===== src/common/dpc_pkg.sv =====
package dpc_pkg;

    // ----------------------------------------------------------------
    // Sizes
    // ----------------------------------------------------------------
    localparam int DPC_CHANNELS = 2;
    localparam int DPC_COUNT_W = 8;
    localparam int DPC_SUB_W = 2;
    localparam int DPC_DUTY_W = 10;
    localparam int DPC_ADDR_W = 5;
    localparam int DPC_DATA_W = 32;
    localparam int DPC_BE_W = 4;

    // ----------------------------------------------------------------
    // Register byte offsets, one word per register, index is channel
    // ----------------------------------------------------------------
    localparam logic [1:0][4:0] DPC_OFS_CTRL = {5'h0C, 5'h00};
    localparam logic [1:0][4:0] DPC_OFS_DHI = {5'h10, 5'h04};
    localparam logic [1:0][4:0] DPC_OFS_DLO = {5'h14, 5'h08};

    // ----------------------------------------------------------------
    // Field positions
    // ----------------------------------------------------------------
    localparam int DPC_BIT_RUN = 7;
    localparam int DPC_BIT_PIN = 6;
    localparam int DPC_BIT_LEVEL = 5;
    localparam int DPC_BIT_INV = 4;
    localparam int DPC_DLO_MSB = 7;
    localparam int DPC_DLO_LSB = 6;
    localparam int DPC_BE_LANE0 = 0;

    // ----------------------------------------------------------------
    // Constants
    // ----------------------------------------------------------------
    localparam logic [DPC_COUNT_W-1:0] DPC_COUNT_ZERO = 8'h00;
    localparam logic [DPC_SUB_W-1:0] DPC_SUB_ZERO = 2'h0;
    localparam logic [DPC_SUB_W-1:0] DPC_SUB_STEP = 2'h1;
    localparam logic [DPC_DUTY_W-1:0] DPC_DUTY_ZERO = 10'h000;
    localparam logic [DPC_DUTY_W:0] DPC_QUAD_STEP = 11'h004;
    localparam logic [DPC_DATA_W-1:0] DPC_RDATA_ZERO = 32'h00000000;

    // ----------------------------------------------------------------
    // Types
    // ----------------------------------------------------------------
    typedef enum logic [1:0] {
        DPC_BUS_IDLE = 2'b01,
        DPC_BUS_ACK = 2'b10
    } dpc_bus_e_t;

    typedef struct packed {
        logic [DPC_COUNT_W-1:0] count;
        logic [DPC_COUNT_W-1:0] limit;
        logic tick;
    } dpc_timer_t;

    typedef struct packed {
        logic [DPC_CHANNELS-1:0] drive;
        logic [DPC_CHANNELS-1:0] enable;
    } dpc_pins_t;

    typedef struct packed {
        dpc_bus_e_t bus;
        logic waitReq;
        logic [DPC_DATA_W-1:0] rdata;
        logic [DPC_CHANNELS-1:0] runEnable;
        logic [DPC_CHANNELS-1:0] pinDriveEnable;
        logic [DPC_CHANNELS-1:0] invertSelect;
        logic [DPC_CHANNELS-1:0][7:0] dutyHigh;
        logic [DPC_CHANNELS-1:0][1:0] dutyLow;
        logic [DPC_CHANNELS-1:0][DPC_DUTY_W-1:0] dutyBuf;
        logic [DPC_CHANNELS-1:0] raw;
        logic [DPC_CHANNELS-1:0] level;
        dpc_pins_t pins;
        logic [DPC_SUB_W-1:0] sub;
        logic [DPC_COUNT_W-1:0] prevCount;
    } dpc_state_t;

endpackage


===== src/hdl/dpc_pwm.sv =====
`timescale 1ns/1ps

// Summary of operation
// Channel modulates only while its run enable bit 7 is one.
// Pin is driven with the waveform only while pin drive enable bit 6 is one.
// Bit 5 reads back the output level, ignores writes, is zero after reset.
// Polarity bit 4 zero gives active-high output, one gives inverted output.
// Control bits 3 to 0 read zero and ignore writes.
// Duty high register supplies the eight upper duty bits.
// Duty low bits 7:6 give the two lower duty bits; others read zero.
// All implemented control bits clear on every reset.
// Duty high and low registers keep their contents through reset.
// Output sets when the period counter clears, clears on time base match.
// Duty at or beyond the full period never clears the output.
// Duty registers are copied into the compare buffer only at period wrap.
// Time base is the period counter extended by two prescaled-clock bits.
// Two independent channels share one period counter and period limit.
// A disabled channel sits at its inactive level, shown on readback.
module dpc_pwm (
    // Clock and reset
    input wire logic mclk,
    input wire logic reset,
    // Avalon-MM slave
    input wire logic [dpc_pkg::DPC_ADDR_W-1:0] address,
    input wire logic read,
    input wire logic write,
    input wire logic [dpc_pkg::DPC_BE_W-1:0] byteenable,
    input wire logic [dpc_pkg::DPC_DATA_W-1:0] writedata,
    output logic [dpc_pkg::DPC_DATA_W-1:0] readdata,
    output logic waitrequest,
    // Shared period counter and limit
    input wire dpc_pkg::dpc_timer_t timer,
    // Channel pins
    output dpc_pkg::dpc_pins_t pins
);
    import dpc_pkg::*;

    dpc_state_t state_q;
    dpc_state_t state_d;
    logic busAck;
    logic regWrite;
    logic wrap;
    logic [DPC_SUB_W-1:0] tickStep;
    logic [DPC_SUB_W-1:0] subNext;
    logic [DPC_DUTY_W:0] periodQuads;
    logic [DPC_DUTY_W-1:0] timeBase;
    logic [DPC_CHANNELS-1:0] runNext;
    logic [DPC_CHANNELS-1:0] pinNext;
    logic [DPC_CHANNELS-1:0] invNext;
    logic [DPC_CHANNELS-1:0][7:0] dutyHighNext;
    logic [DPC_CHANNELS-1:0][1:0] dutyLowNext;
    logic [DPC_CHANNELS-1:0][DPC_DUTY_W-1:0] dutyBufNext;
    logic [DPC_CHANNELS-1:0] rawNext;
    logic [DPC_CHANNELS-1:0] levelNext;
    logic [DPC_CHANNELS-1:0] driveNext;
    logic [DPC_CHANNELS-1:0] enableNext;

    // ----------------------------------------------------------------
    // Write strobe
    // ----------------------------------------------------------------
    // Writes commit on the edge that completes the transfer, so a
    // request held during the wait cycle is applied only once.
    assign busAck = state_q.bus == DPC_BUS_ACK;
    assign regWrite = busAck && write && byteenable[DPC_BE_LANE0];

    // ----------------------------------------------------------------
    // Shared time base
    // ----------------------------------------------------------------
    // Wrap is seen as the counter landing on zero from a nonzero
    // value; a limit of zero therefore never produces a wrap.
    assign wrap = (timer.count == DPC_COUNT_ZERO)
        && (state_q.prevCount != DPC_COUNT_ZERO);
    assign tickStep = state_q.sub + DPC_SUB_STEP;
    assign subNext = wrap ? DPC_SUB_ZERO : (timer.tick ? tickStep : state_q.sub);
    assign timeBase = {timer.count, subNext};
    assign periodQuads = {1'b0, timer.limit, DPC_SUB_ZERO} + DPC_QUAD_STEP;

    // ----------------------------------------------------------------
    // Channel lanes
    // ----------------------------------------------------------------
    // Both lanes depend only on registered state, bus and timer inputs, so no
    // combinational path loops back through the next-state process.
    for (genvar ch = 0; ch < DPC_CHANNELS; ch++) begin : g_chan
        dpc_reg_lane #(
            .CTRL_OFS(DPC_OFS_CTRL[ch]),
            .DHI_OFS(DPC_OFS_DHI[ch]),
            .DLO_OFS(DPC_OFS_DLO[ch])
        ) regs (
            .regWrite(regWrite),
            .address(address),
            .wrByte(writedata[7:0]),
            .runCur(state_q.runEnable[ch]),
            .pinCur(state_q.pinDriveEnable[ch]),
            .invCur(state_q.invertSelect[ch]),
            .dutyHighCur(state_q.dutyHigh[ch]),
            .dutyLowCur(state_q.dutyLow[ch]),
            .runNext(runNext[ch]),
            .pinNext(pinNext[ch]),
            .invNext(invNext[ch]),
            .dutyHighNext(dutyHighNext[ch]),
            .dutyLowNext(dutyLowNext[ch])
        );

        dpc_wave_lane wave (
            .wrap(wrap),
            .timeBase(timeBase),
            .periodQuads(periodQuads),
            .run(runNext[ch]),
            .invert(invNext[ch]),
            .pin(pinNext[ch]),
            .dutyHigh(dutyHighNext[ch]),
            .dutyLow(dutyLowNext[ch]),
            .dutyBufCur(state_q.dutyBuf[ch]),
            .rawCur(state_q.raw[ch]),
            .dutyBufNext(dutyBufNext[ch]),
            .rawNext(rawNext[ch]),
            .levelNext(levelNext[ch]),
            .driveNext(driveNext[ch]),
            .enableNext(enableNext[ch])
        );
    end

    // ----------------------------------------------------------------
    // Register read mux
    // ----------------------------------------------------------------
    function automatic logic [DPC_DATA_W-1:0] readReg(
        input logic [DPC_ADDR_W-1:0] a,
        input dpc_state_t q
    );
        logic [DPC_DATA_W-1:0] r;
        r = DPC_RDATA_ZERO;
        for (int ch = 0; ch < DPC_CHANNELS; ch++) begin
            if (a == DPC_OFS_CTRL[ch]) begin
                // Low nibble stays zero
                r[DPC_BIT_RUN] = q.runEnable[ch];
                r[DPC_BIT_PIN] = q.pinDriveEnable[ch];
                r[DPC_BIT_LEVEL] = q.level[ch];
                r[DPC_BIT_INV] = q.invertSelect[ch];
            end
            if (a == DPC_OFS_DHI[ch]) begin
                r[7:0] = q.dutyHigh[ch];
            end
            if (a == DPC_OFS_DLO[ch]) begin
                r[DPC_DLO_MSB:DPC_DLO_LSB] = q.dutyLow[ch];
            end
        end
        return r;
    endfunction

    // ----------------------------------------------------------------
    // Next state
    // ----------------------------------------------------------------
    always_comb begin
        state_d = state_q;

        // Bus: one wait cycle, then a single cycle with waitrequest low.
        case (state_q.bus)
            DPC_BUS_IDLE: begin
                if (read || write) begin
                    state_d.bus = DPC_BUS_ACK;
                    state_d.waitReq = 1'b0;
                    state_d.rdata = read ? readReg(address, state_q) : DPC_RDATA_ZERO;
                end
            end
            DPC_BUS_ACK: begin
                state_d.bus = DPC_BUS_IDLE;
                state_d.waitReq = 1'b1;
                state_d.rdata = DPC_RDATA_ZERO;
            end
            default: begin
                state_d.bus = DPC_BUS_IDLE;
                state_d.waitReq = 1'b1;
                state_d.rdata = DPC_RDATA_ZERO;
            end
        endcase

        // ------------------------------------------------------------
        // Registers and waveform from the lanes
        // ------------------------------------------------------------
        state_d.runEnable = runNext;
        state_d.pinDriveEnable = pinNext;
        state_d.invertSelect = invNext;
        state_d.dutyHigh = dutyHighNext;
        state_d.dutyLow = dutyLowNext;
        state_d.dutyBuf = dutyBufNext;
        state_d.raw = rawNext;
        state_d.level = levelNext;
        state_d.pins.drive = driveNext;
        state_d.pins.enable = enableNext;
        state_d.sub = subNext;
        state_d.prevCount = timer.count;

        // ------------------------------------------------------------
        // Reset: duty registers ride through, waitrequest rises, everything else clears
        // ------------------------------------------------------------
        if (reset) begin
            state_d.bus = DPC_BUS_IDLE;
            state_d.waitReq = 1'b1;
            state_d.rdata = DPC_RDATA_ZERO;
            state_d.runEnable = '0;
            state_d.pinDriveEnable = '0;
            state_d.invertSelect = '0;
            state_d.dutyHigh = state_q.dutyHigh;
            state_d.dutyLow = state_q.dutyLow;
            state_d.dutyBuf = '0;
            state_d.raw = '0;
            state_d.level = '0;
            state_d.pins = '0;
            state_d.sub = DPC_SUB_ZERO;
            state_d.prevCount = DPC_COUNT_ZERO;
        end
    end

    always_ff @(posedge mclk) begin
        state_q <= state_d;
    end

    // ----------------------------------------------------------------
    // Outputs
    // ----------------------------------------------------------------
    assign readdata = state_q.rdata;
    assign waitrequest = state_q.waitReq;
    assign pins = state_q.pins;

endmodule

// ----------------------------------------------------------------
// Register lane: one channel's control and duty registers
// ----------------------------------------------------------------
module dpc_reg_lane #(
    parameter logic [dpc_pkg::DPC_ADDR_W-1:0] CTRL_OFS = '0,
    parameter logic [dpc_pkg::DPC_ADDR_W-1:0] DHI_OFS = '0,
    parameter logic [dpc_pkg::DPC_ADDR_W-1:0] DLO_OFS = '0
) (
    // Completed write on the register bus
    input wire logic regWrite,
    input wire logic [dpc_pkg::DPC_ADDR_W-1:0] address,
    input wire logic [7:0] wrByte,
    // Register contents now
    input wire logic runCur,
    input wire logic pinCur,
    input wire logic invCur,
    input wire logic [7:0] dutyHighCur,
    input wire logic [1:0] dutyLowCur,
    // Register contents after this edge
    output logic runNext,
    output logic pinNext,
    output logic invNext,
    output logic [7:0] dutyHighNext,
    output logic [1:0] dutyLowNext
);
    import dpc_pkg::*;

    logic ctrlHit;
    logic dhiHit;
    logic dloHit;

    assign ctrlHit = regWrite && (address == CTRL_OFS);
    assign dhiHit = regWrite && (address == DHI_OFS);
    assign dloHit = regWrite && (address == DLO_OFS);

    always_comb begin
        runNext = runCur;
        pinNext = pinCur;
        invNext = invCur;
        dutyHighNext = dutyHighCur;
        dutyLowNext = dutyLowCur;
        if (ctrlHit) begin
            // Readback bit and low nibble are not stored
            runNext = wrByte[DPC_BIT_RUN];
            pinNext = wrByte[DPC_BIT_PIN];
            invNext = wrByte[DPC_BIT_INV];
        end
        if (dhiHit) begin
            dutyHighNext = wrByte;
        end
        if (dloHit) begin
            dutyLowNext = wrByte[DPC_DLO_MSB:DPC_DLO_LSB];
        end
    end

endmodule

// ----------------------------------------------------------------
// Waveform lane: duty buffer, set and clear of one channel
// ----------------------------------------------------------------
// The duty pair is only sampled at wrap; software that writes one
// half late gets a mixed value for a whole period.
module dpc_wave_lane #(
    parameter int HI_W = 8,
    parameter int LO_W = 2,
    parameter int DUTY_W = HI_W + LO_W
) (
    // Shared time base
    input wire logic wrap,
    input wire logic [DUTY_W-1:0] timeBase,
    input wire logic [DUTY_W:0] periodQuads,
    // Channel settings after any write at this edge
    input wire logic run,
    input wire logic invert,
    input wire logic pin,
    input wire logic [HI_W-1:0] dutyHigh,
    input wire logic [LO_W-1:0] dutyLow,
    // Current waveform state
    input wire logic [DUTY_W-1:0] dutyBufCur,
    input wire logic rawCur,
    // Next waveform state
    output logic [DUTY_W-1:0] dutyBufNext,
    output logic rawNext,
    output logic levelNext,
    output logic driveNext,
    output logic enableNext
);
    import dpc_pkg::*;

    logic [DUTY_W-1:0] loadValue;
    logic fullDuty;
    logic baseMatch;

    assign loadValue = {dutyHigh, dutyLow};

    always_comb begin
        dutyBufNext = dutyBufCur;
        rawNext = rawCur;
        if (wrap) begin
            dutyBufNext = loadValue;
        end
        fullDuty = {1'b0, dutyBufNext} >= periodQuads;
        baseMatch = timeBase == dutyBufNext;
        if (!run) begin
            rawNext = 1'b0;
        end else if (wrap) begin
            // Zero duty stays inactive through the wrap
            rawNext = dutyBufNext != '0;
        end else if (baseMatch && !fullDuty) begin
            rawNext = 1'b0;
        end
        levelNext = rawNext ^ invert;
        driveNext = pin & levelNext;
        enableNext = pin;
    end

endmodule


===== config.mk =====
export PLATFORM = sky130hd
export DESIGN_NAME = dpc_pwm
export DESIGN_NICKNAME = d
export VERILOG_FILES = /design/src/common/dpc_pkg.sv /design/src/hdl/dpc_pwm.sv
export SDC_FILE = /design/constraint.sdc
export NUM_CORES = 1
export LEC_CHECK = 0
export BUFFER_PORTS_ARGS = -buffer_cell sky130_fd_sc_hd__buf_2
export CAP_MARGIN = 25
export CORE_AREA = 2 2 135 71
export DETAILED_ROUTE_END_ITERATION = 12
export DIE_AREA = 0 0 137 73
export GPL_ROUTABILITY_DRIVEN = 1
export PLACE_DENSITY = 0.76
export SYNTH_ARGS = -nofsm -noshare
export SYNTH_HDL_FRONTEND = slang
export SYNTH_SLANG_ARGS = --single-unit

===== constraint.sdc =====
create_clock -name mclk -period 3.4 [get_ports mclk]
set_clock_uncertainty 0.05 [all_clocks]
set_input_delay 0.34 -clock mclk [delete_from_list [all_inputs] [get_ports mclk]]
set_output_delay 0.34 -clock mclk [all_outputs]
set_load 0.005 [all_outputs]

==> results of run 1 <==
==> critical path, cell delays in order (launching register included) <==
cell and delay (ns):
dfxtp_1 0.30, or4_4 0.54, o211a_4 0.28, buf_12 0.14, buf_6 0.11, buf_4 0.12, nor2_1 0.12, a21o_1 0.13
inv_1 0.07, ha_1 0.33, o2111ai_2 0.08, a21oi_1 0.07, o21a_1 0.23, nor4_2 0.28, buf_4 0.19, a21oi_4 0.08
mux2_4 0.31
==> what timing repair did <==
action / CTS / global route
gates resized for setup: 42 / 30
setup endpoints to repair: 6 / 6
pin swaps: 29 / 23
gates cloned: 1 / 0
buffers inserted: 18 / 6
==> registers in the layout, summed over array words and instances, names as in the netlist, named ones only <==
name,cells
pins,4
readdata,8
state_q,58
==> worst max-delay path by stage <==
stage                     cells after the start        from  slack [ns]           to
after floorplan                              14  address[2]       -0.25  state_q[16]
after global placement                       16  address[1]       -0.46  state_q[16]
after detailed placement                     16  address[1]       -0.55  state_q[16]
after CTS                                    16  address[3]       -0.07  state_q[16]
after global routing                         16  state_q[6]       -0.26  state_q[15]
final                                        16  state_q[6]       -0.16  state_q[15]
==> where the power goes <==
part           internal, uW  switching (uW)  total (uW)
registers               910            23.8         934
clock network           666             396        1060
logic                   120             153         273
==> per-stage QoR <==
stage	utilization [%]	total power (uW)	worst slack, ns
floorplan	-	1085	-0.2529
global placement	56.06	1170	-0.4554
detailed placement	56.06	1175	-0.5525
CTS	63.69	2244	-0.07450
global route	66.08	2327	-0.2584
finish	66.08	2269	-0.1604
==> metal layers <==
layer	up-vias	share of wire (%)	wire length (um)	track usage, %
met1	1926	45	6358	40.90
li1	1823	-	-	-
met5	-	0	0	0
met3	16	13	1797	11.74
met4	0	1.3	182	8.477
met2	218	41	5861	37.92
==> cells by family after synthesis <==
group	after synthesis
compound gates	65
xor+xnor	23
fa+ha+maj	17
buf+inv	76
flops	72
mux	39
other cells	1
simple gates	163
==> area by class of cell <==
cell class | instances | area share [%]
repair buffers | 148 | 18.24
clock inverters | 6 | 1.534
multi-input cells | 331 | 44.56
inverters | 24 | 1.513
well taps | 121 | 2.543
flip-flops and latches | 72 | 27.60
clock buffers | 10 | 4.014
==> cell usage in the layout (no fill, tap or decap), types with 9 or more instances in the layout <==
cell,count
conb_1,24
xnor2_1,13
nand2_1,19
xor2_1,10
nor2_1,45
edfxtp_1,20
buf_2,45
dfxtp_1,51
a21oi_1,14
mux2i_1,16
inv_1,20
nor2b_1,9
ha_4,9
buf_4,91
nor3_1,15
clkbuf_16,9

= = =

Go through the records above, find every line with the word "flops", and list those lines.

flops	72
flip-flops and latches | 72 | 27.60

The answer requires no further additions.